If you wish to be serious in seeing UE develop further than IMHO it would be unwise to ask the staff for such content as it would serve no other purpose but to please modders or just hobbyist (if Epic was big enough to handle all then maybe, but they are not at the moment) and would directly backfire on devs who are actually investing their time and money trusting the engine for the bread and butter they may receive at the end of the day, as time should be spent elsewhere that matters to the features they request from Epic. The engine has so many problems than need attention as priority.

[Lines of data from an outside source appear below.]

**src/sv/arpc_pkg.sv**
```systemverilog
// Package for the ARP cache table: table size, entry layout, request codes
// and small helpers shared by the cache modules.
// Depends on nothing; every other file of the block but arpc_ram uses it.
package arpc_pkg;

    // Number of cache entries (2 to 256).
    localparam int ENTRIES = 16;
    localparam int IDX_W   = $clog2(ENTRIES);
    localparam int CNT_W   = $clog2(ENTRIES + 1);

    localparam int IP_W    = 32;
    localparam int MAC_W   = 48;
    localparam int TIME_W  = 32;
    localparam int LIFE_W  = 16;
    localparam int OIDX_W  = 4;

    localparam logic [LIFE_W-1:0] LIFETIME_RST = LIFE_W'(1200);

    // Request codes; the unused code behaves as a lookup.
    localparam logic [1:0] REQ_LOOKUP = 2'd0;
    localparam logic [1:0] REQ_UPDATE = 2'd1;
    localparam logic [1:0] REQ_ADD    = 2'd2;

    typedef logic [IDX_W-1:0] t_idx;

    // One stored entry; the status bit lives in flip-flops outside the RAM.
    typedef struct packed {
        logic [IP_W-1:0]   ip;
        logic [MAC_W-1:0]  mac;
        logic [TIME_W-1:0] stamp;
    } t_entry;

    localparam int ENTRY_W = $bits(t_entry);

    // Result of checking one entry against the current request.
    typedef struct packed {
        logic expired;
        logic match;
    } t_cmp_res;

    // Reported entry index is the slot index modulo 16.
    function automatic logic [OIDX_W-1:0] to_out_idx(input t_idx idx);
        logic [IDX_W+OIDX_W-1:0] ext;
        ext = {{OIDX_W{1'b0}}, idx};
        return ext[OIDX_W-1:0];
    endfunction

endpackage

```
**src/sv/arpc_if.sv**
```systemverilog
// Valid/ready channel interfaces for the ARP cache table: the request
// channel and the response channel. Depends on arpc_pkg for field widths.
interface arpc_req_if;
    logic                          valid;
    logic                          ready;
    logic [1:0]                    req_type;
    logic [arpc_pkg::IP_W-1:0]     ip_addr;
    logic [arpc_pkg::MAC_W-1:0]    mac_addr;
    logic                          entry_status;
    logic [arpc_pkg::TIME_W-1:0]   now_time;

    modport source (output valid, req_type, ip_addr, mac_addr, entry_status, now_time,
                    input ready);
    modport sink   (input valid, req_type, ip_addr, mac_addr, entry_status, now_time,
                    output ready);
endinterface

interface arpc_rsp_if;
    logic                          valid;
    logic                          ready;
    logic                          hit;
    logic                          written;
    logic [arpc_pkg::OIDX_W-1:0]   entry_index;
    logic [arpc_pkg::MAC_W-1:0]    mac_out;

    modport source (output valid, hit, written, entry_index, mac_out, input ready);
    modport sink   (input valid, hit, written, entry_index, mac_out, output ready);
endinterface

```
**src/sv/arp_cache_table_top.sv**
```systemverilog
// Top level of the ARP cache table with entry aging.
// Depends on arpc_pkg, arpc_if, arpc_ram and arpc_age_cmp.
//
// Usage: a request beat on i_req carries the request type, the IPv4 key, a
// MAC address, a status and the current time. The block scans the table one
// entry per cycle through a single check unit, emptying entries whose age is
// beyond the lifetime, and stops at the first live established match. A
// lookup reports the match; an update also rewrites it; an add rewrites a
// match or else fills the first empty entry. Each request yields exactly one
// response beat on o_rsp.
// Timing: the table sits in a RAM with a registered read, so a scan reads
// one entry ahead of the check, and the response register is loaded from
// the S_FIN state; a scan stops at an early match. Any write to the table
// happens in the same cycle as the last check. i_req.ready is high only
// while the sequencer is idle; one request is in work at a time.
// Stalls: the response sits in an output register, so a new request can be
// accepted and scanned while the previous response waits; a finished scan
// then holds until the output register is free.
// Reset (synchronous, active low) marks every entry empty and sets the
// lifetime to 1200 seconds; no clearing pass is needed. The user must write
// the lifetime via i_cfg_we/i_cfg_wdata only while idle (not enforced).
module arp_cache_table_top (
    input  logic                        i_clk,
    input  logic                        i_rst_n,
    arpc_req_if.sink                    i_req,
    arpc_rsp_if.source                  o_rsp,
    input  logic                        i_cfg_we,
    input  logic [arpc_pkg::LIFE_W-1:0] i_cfg_wdata
);

    // Sequencer states.
    localparam logic [1:0] S_IDLE = 2'd0;
    localparam logic [1:0] S_SCAN = 2'd1;
    localparam logic [1:0] S_FIN  = 2'd2;

    logic [1:0] r_state;

    // Configuration.
    logic [arpc_pkg::LIFE_W-1:0] r_lifetime;

    // Captured request.
    logic [1:0]                  r_req_type;
    logic [arpc_pkg::IP_W-1:0]   r_ip;
    logic [arpc_pkg::MAC_W-1:0]  r_mac;
    logic                        r_status;
    logic [arpc_pkg::TIME_W-1:0] r_now;

    // Scan bookkeeping: read counter runs one entry ahead of the check.
    logic [arpc_pkg::CNT_W-1:0]  r_rd_cnt;
    logic                        r_chk_vld;
    arpc_pkg::t_idx              r_chk_idx;
    logic                        r_free_vld;
    arpc_pkg::t_idx              r_free_idx;

    // Per-entry status bits; cleared by reset, so the RAM needs no clearing.
    logic [arpc_pkg::ENTRIES-1:0] r_valid;
    logic [arpc_pkg::ENTRIES-1:0] n_valid;

    // Result being built.
    logic                        r_res_hit;
    logic                        r_res_wr;
    arpc_pkg::t_idx              r_res_idx;
    logic [arpc_pkg::MAC_W-1:0]  r_res_mac;

    // Output register.
    logic                          r_rsp_vld;
    logic                          n_rsp_vld;
    logic                          r_out_hit;
    logic                          r_out_wr;
    logic [arpc_pkg::OIDX_W-1:0]   r_out_idx;
    logic [arpc_pkg::MAC_W-1:0]    r_out_mac;

    logic [arpc_pkg::ENTRY_W-1:0] ram_rdata;
    arpc_pkg::t_entry             entry;
    arpc_pkg::t_entry             wr_entry;
    arpc_pkg::t_idx               ram_raddr;
    arpc_pkg::t_idx               ram_waddr;
    logic                         ram_we;
    arpc_pkg::t_cmp_res           cmp;

    logic           scan_live;
    logic           is_last;
    logic           slot_free;
    logic           free_now;
    arpc_pkg::t_idx free_idx;
    logic           is_wr_req;
    logic           hit_now;
    logic           miss_end;
    logic           add_fill;
    logic           new_status;

    // The read address stays inside the table even when the counter has run
    // past the last entry.
    assign ram_raddr = (r_rd_cnt < arpc_pkg::CNT_W'(arpc_pkg::ENTRIES))
                       ? r_rd_cnt[arpc_pkg::IDX_W-1:0] : '0;

    assign entry = arpc_pkg::t_entry'(ram_rdata);

    arpc_ram #(
        .WIDTH (arpc_pkg::ENTRY_W),
        .DEPTH (arpc_pkg::ENTRIES)
    ) u_ram (
        .i_clk   (i_clk),
        .i_we    (ram_we),
        .i_waddr (ram_waddr),
        .i_wdata (wr_entry),
        .i_raddr (ram_raddr),
        .o_rdata (ram_rdata)
    );

    arpc_age_cmp u_cmp (
        .i_now_time    (r_now),
        .i_lifetime    (r_lifetime),
        .i_key_ip      (r_ip),
        .i_entry       (entry),
        .i_entry_valid (r_valid[r_chk_idx]),
        .o_res         (cmp)
    );

    always_comb begin
        scan_live  = (r_state == S_SCAN) && r_chk_vld;
        is_last    = r_chk_idx == arpc_pkg::IDX_W'(arpc_pkg::ENTRIES - 1);
        slot_free  = !r_valid[r_chk_idx] || cmp.expired;
        free_now   = r_free_vld || slot_free;
        free_idx   = r_free_vld ? r_free_idx : r_chk_idx;
        is_wr_req  = (r_req_type == arpc_pkg::REQ_UPDATE) ||
                     (r_req_type == arpc_pkg::REQ_ADD);
        hit_now    = scan_live && cmp.match;
        miss_end   = scan_live && !cmp.match && is_last;
        add_fill   = miss_end && (r_req_type == arpc_pkg::REQ_ADD) && free_now;
        ram_we     = (hit_now && is_wr_req) || add_fill;
        ram_waddr  = hit_now ? r_chk_idx : free_idx;
        new_status = (r_req_type == arpc_pkg::REQ_ADD) ? r_status : 1'b1;
        wr_entry.ip    = r_ip;
        wr_entry.mac   = r_mac;
        wr_entry.stamp = r_now;
        // A write follows the aging clear, so it takes effect.
        n_valid = r_valid;
        if (scan_live && cmp.expired) begin
            n_valid[r_chk_idx] = 1'b0;
        end
        if (ram_we) begin
            n_valid[ram_waddr] = new_status;
        end
        n_rsp_vld = r_rsp_vld;
        if (r_rsp_vld && o_rsp.ready) begin
            n_rsp_vld = 1'b0;
        end
        if ((r_state == S_FIN) && (!r_rsp_vld || o_rsp.ready)) begin
            n_rsp_vld = 1'b1;
        end
    end

    always_ff @(posedge i_clk) begin
        if (!i_rst_n) begin
            r_state    <= S_IDLE;
            r_lifetime <= arpc_pkg::LIFETIME_RST;
            r_valid    <= '0;
            r_rsp_vld  <= 1'b0;
            r_rd_cnt   <= '0;
            r_chk_vld  <= 1'b0;
            r_free_vld <= 1'b0;
        end else begin
            if (i_cfg_we) begin
                r_lifetime <= i_cfg_wdata;
            end
            r_rsp_vld <= n_rsp_vld;
            r_valid   <= n_valid;
            unique case (r_state)
                S_IDLE: begin
                    if (i_req.valid) begin
                        r_req_type <= i_req.req_type;
                        r_ip       <= i_req.ip_addr;
                        r_mac      <= i_req.mac_addr;
                        r_status   <= i_req.entry_status;
                        r_now      <= i_req.now_time;
                        r_rd_cnt   <= '0;
                        r_chk_vld  <= 1'b0;
                        r_free_vld <= 1'b0;
                        r_res_hit  <= 1'b0;
                        r_res_wr   <= 1'b0;
                        r_res_idx  <= '0;
                        r_res_mac  <= '0;
                        r_state    <= S_SCAN;
                    end
                end
                S_SCAN: begin
                    if (r_rd_cnt < arpc_pkg::CNT_W'(arpc_pkg::ENTRIES)) begin
                        r_rd_cnt <= r_rd_cnt + 1'b1;
                    end
                    r_chk_vld <= 1'b1;
                    r_chk_idx <= r_rd_cnt[arpc_pkg::IDX_W-1:0];
                    if (scan_live) begin
                        if (!r_free_vld && slot_free) begin
                            r_free_vld <= 1'b1;
                            r_free_idx <= r_chk_idx;
                        end
                    end
                    if (hit_now) begin
                        r_res_hit <= 1'b1;
                        r_res_wr  <= is_wr_req;
                        r_res_idx <= r_chk_idx;
                        r_res_mac <= is_wr_req ? r_mac : entry.mac;
                    end
                    if (add_fill) begin
                        r_res_wr  <= 1'b1;
                        r_res_idx <= free_idx;
                        r_res_mac <= r_mac;
                    end
                    if (hit_now || miss_end) begin
                        r_state <= S_FIN;
                    end
                end
                S_FIN: begin
                    if (!r_rsp_vld || o_rsp.ready) begin
                        r_out_hit <= r_res_hit;
                        r_out_wr  <= r_res_wr;
                        r_out_idx <= arpc_pkg::to_out_idx(r_res_idx);
                        r_out_mac <= r_res_mac;
                        r_state   <= S_IDLE;
                    end
                end
                default: begin
                    r_state <= S_IDLE;
                end
            endcase
        end
    end

    assign i_req.ready       = (r_state == S_IDLE);
    assign o_rsp.valid       = r_rsp_vld;
    assign o_rsp.hit         = r_out_hit;
    assign o_rsp.written     = r_out_wr;
    assign o_rsp.entry_index = r_out_idx;
    assign o_rsp.mac_out     = r_out_mac;

`ifndef SYNTHESIS
    // A table write always closes the scan.
    a_write_ends_scan: assert property (@(posedge i_clk) disable iff (!i_rst_n)
        ram_we |=> (r_state == S_FIN))
        else $error("table write did not end the scan");

    // The entry under check was read before the read counter moved past it.
    a_check_behind_read: assert property (@(posedge i_clk) disable iff (!i_rst_n)
        ((r_state == S_SCAN) && r_chk_vld) |->
            (arpc_pkg::CNT_W'(r_chk_idx) < r_rd_cnt))
        else $error("checked entry is ahead of the read counter");

    // A response with neither hit nor write reports index and MAC as zero.
    a_empty_response: assert property (@(posedge i_clk) disable iff (!i_rst_n)
        (o_rsp.valid && !o_rsp.hit && !o_rsp.written) |->
            ((o_rsp.entry_index == '0) && (o_rsp.mac_out == '0)))
        else $error("response without hit or write carries data");

    // With a free output register the finished scan is delivered at once.
    a_finish_loads: assert property (@(posedge i_clk) disable iff (!i_rst_n)
        ((r_state == S_FIN) && !r_rsp_vld) |=> (r_rsp_vld && (r_state == S_IDLE)))
        else $error("finished scan was not moved to the output register");
`endif

endmodule

```
**src/sv/arpc_ram.sv**
```systemverilog
// Generic simple dual-port RAM: one write port, one read port with a
// registered read. Stands alone; no package needed.
module arpc_ram #(
    parameter int WIDTH = 8,
    parameter int DEPTH = 16
) (
    input  logic                     i_clk,
    input  logic                     i_we,
    input  logic [$clog2(DEPTH)-1:0] i_waddr,
    input  logic [WIDTH-1:0]         i_wdata,
    input  logic [$clog2(DEPTH)-1:0] i_raddr,
    output logic [WIDTH-1:0]         o_rdata
);

    logic [WIDTH-1:0] r_mem [DEPTH];
    logic [WIDTH-1:0] r_rdata;

    always_ff @(posedge i_clk) begin
        if (i_we) begin
            r_mem[i_waddr] <= i_wdata;
        end
        r_rdata <= r_mem[i_raddr];
    end

    assign o_rdata = r_rdata;

endmodule

```
**src/sv/arpc_age_cmp.sv**
```systemverilog
// Entry check unit of the ARP cache: ages one entry against the request time
// and compares its address with the key. Depends on arpc_pkg.
module arpc_age_cmp (
    input  logic [arpc_pkg::TIME_W-1:0] i_now_time,
    input  logic [arpc_pkg::LIFE_W-1:0] i_lifetime,
    input  logic [arpc_pkg::IP_W-1:0]   i_key_ip,
    input  arpc_pkg::t_entry            i_entry,
    input  logic                        i_entry_valid,
    output arpc_pkg::t_cmp_res          o_res
);

    logic [arpc_pkg::TIME_W-1:0] elapsed;

    // Elapsed time wraps with the clock, so an unsigned difference is right.
    assign elapsed = i_now_time - i_entry.stamp;

    always_comb begin
        o_res.expired = elapsed > arpc_pkg::TIME_W'(i_lifetime);
        o_res.match   = !o_res.expired && i_entry_valid && (i_entry.ip == i_key_ip);
    end

endmodule
```
**src/flat_wrapper.sv**
```systemverilog
// flat-port wrapper written by rule: the top's interface ports become plain ports
module arp_cache_table_top_flat 
  (i_clk, i_rst_n, i_cfg_we, i_cfg_wdata, i_req_valid, i_req_req_type, i_req_ip_addr, i_req_mac_addr, i_req_entry_status, i_req_now_time, i_req_ready, o_rsp_valid, o_rsp_hit, o_rsp_written, o_rsp_entry_index, o_rsp_mac_out, o_rsp_ready);
  arpc_req_if i_req_i ();
  arpc_rsp_if o_rsp_i ();
  input  logic i_clk;
  input  logic i_rst_n;
  input  logic i_cfg_we;
  input  logic [arpc_pkg::LIFE_W-1:0] i_cfg_wdata;
  input wire logic [$bits(i_req_i.valid)-1:0] i_req_valid;
  input wire logic [$bits(i_req_i.req_type)-1:0] i_req_req_type;
  input wire logic [$bits(i_req_i.ip_addr)-1:0] i_req_ip_addr;
  input wire logic [$bits(i_req_i.mac_addr)-1:0] i_req_mac_addr;
  input wire logic [$bits(i_req_i.entry_status)-1:0] i_req_entry_status;
  input wire logic [$bits(i_req_i.now_time)-1:0] i_req_now_time;
  output wire logic [$bits(i_req_i.ready)-1:0] i_req_ready;
  output wire logic [$bits(o_rsp_i.valid)-1:0] o_rsp_valid;
  output wire logic [$bits(o_rsp_i.hit)-1:0] o_rsp_hit;
  output wire logic [$bits(o_rsp_i.written)-1:0] o_rsp_written;
  output wire logic [$bits(o_rsp_i.entry_index)-1:0] o_rsp_entry_index;
  output wire logic [$bits(o_rsp_i.mac_out)-1:0] o_rsp_mac_out;
  input wire logic [$bits(o_rsp_i.ready)-1:0] o_rsp_ready;
  assign i_req_i.valid = i_req_valid;
  assign i_req_i.req_type = i_req_req_type;
  assign i_req_i.ip_addr = i_req_ip_addr;
  assign i_req_i.mac_addr = i_req_mac_addr;
  assign i_req_i.entry_status = i_req_entry_status;
  assign i_req_i.now_time = i_req_now_time;
  assign i_req_ready = i_req_i.ready;
  assign o_rsp_valid = o_rsp_i.valid;
  assign o_rsp_hit = o_rsp_i.hit;
  assign o_rsp_written = o_rsp_i.written;
  assign o_rsp_entry_index = o_rsp_i.entry_index;
  assign o_rsp_mac_out = o_rsp_i.mac_out;
  assign o_rsp_i.ready = o_rsp_ready;
  arp_cache_table_top u_core (.i_clk(i_clk), .i_rst_n(i_rst_n), .i_req(i_req_i), .o_rsp(o_rsp_i), .i_cfg_we(i_cfg_we), .i_cfg_wdata(i_cfg_wdata));
endmodule
```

This is why I am against trying to cater the engine for all. Again i’m speaking this as a relative beginner in the engine. I don’t want them to spoon feed me with examples. Just give me docs and tutorials. Leave the creation to us artists and if you are developer find a partner who will contribute to art if you are half serious, otherwise its just play, nothing wrong with it but the reality is that the majority who just want to tinker with the engine and ask for features they believe will make their play more fun will definitely hurt the devs working on a title.
We are an indie small team, I speak from that end. Maybe we are used to working differently.
1 UE unit is 1 cm I believe so matching up walls is straight forward for us outside engine, they will come in as expected. We almost never buy assets and make our own, which is why we tend to focus and plan mostly outside engine before bringing the assembly in, even during prototyping.
I think Blender is a great 3d tool for indies who are on a budget. No reason why they can’t use it.
Maybe no harm to have extra BSP tools in engine depending on the amount of demand for it, this all depends on Epic.
I get what your saying and agree epic should be mostly focusing on engine improvements and bugfixes but they have been trying to open the engine up to wider uses than purely game dev for sometime now. Perhaps they could put some of the money that goes toward dev grants and use it for a few community content packs. All im talking here is enough assets similar to the kite demo that are properly organised and cover most real world use cases. Like a landscape and foliage pack, city pack, road and vehicle pack etc?
The release of UE4 in the way they did a few years ago, is clearly a way to try to eat their way down from AAA into indie development, as a pre-emptive strike against Unity trying to eat its way up from indie into AAA development.
If hobbyists, modders, and indies are important to Epic from a strategic point of view, then in-engine editing tools are important to them for the same reason.
That’s all fine and I wish in a perfect world can be happy. It’s important to note that there is a clear difference between hobbyist/modders vs devs investing/risking their time and money and life into making a product. Needless to say big responsibilities, investors, studio to keep floating. I’m saying if Epic had to choose the choice is obvious to me.
Most of this stuff is available. It’s really easy to script video settings or audio settings.
Although I agree it takes time to learn new UI system. Especially that in vanilla UMG you need to script every input (mouse, keyboard/gamepad) for every interactive element independently. And this issue isn’t UE4 specific. Current UI system in Unity has similar issues
Making video settings is quick job, but learning to quickly set up UI isn’t that quick. That’s why providing just menu systems isn’t that important - most of the games still needs in-game UI. And those interfaces are usually dynamic so they require another approach to scripting. Solutions provided by “quick menu systems” can’t be easily adjusted for that
I’m fairly advanced on my “composite UI workflow” which lets you forget about “reinventing wheel” in UI. Well, in most cases, not all of them. Supporting reusable styles, automatic input/navigation handling (works with styles i.e. hovered button changes visual style to Hovered style defined by you), panel management and few more features.
I’m planning to release on marketplace… when it will be really easy to use.